How to complete this task:
With both ends included, repeat exactly the lines of the entries below from the one containing "clock inverter | 2 | 35.0 | 0.0104" down to the one containing "final | 151 | 471 | 210", and no others.

Exercise input:
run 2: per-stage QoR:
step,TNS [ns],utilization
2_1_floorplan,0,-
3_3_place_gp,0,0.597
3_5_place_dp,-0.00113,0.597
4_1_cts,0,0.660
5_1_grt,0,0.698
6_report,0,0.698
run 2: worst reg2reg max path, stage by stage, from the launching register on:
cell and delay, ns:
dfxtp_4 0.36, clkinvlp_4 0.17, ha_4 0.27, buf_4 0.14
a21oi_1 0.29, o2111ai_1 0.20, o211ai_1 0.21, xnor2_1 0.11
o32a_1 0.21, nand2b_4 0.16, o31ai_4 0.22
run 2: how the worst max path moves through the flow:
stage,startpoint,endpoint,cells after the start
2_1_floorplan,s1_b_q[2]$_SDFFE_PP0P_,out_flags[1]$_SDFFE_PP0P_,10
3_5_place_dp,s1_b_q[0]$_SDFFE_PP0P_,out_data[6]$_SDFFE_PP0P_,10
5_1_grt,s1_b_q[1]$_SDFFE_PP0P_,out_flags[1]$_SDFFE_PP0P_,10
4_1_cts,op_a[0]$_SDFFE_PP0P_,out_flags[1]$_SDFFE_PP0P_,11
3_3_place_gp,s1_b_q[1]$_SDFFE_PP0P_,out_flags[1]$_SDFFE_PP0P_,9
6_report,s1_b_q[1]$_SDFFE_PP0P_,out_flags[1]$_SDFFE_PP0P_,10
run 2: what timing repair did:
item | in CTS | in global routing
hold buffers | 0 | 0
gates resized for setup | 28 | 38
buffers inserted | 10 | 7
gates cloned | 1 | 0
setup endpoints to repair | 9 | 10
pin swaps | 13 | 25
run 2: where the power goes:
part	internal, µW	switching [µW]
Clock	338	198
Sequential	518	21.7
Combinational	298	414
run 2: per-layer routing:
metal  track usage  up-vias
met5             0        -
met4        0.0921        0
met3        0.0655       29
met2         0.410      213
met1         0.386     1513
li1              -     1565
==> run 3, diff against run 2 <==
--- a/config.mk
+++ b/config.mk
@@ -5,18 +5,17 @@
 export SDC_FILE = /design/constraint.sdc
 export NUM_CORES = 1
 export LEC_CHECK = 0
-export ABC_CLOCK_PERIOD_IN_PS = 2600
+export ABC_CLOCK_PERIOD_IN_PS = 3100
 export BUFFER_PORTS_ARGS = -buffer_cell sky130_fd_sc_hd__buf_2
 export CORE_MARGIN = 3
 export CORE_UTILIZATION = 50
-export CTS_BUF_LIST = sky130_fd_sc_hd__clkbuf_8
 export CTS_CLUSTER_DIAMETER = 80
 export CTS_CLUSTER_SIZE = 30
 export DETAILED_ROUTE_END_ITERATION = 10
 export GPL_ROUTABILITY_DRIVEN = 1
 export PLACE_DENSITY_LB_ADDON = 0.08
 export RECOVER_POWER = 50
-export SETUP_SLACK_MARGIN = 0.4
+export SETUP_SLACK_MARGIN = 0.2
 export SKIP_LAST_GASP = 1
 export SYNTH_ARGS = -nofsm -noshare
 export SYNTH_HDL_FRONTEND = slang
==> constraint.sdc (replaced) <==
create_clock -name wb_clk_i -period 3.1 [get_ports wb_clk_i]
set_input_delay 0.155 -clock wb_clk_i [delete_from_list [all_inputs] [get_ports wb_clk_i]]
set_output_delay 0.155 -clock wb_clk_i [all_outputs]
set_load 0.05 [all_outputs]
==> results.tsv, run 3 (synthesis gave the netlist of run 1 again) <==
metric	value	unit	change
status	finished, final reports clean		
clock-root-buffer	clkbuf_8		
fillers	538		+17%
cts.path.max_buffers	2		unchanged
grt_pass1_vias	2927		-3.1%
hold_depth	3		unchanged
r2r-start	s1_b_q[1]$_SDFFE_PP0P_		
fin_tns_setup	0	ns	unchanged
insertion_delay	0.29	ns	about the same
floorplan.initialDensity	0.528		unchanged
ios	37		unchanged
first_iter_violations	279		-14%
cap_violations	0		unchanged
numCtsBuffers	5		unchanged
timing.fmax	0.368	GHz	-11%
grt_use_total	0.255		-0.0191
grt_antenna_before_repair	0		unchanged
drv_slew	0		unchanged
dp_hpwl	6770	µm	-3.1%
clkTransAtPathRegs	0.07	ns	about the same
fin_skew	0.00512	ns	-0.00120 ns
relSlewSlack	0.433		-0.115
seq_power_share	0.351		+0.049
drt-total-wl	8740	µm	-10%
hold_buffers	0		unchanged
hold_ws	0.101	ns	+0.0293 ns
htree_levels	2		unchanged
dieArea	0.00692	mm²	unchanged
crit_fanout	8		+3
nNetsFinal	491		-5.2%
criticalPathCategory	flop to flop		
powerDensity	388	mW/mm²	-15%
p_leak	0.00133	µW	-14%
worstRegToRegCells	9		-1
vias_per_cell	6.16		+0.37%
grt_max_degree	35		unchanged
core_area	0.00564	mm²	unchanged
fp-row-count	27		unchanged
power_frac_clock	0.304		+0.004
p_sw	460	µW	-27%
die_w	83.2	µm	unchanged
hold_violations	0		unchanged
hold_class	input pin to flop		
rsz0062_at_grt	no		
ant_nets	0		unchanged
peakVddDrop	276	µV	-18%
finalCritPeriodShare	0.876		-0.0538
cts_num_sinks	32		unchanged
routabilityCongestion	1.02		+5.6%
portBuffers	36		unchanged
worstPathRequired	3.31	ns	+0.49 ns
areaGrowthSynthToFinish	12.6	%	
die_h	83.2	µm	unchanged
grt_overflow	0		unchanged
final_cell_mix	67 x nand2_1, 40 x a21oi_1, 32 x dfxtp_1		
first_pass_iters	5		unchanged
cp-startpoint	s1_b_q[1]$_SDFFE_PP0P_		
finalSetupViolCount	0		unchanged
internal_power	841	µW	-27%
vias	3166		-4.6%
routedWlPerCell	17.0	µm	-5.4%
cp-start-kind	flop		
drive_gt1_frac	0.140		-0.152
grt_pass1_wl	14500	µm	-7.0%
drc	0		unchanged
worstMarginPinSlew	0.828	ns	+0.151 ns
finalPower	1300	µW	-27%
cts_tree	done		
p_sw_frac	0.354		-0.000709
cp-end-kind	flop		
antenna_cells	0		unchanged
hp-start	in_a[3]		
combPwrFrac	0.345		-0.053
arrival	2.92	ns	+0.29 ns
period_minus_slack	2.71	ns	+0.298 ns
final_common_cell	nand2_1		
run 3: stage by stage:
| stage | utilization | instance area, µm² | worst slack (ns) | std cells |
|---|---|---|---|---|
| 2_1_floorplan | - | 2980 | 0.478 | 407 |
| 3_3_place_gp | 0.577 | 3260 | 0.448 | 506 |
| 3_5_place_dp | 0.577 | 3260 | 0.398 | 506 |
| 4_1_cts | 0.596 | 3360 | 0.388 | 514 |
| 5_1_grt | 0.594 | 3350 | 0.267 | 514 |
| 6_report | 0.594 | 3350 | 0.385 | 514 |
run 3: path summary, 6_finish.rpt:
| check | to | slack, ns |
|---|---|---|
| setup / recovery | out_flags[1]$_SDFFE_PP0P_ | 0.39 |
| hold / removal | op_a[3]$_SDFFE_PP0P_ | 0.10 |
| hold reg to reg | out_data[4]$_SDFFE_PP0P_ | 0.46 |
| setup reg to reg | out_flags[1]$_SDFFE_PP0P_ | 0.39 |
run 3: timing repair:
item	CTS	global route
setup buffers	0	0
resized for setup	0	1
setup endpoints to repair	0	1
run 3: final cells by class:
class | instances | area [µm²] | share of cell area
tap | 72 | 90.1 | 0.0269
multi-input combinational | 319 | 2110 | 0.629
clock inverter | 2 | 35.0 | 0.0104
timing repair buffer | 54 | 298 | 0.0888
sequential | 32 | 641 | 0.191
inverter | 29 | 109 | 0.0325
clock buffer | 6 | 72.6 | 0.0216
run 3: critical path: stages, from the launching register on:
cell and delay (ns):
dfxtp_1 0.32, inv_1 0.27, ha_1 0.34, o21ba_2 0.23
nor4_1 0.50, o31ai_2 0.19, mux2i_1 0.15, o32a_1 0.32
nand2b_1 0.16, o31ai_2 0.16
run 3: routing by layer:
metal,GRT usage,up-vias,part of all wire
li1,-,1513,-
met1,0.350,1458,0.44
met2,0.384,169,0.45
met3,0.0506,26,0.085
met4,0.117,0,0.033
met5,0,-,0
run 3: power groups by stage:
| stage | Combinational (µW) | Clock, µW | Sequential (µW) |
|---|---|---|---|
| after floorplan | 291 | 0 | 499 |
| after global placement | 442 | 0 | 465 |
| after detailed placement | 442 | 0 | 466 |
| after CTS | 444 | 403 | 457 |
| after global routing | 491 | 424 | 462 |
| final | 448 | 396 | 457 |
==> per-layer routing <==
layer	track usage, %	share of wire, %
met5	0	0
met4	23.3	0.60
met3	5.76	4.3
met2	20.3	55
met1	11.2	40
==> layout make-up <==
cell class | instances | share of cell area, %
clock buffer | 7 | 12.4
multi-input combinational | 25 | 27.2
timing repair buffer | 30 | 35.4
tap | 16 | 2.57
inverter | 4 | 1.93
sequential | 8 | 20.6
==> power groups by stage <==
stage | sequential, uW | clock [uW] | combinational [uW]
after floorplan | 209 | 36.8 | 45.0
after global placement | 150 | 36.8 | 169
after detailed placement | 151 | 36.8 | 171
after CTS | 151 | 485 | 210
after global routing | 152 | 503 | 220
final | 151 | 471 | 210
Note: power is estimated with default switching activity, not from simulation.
$ cat config.mk
export PLATFORM = sky130hd
export DESIGN_NAME = demux_1to2_buf
export DESIGN_NICKNAME = d
export VERILOG_FILES = /design/src/rtl/demux_1to2_buf_pkg.sv /design/src/rtl/demux_1to2_buf_fifo2.sv /design/src/rtl/demux_1to2_buf.sv
export SDC_FILE = /design/constraint.sdc
export NUM_CORES = 1
export LEC_CHECK = 0
export ABC_AREA = 1
export BUFFER_PORTS_ARGS = -buffer_cell sky130_fd_sc_hd__buf_2
export CORE_MARGIN = 5
export CORE_UTILIZATION = 46
export DETAILED_ROUTE_END_ITERATION = 7
export GPL_TIMING_DRIVEN = 0
export PLACE_DENSITY_LB_ADDON = 0.05
export SYNTH_ARGS = -nofsm -noshare
export SYNTH_HDL_FRONTEND = slang
export SYNTH_SLANG_ARGS = --single-unit
$ cat constraint.sdc
create_clock -name clk_i -period 4.2 [get_ports clk_i]
set_clock_uncertainty 0.1 [all_clocks]
set_input_delay 1.05 -clock clk_i [delete_from_list [all_inputs] [get_ports clk_i]]
set_output_delay 1.05 -clock clk_i [all_outputs]
set_load 0.05 [all_outputs]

Exercise solution:
clock inverter | 2 | 35.0 | 0.0104
timing repair buffer | 54 | 298 | 0.0888
sequential | 32 | 641 | 0.191
inverter | 29 | 109 | 0.0325
clock buffer | 6 | 72.6 | 0.0216
run 3: critical path: stages, from the launching register on:
cell and delay (ns):
dfxtp_1 0.32, inv_1 0.27, ha_1 0.34, o21ba_2 0.23
nor4_1 0.50, o31ai_2 0.19, mux2i_1 0.15, o32a_1 0.32
nand2b_1 0.16, o31ai_2 0.16
run 3: routing by layer:
metal,GRT usage,up-vias,part of all wire
li1,-,1513,-
met1,0.350,1458,0.44
met2,0.384,169,0.45
met3,0.0506,26,0.085
met4,0.117,0,0.033
met5,0,-,0
run 3: power groups by stage:
| stage | Combinational (µW) | Clock, µW | Sequential (µW) |
|---|---|---|---|
| after floorplan | 291 | 0 | 499 |
| after global placement | 442 | 0 | 465 |
| after detailed placement | 442 | 0 | 466 |
| after CTS | 444 | 403 | 457 |
| after global routing | 491 | 424 | 462 |
| final | 448 | 396 | 457 |
==> per-layer routing <==
layer	track usage, %	share of wire, %
met5	0	0
met4	23.3	0.60
met3	5.76	4.3
met2	20.3	55
met1	11.2	40
==> layout make-up <==
cell class | instances | share of cell area, %
clock buffer | 7 | 12.4
multi-input combinational | 25 | 27.2
timing repair buffer | 30 | 35.4
tap | 16 | 2.57
inverter | 4 | 1.93
sequential | 8 | 20.6
==> power groups by stage <==
stage | sequential, uW | clock [uW] | combinational [uW]
after floorplan | 209 | 36.8 | 45.0
after global placement | 150 | 36.8 | 169
after detailed placement | 151 | 36.8 | 171
after CTS | 151 | 485 | 210
after global routing | 152 | 503 | 220
final | 151 | 471 | 210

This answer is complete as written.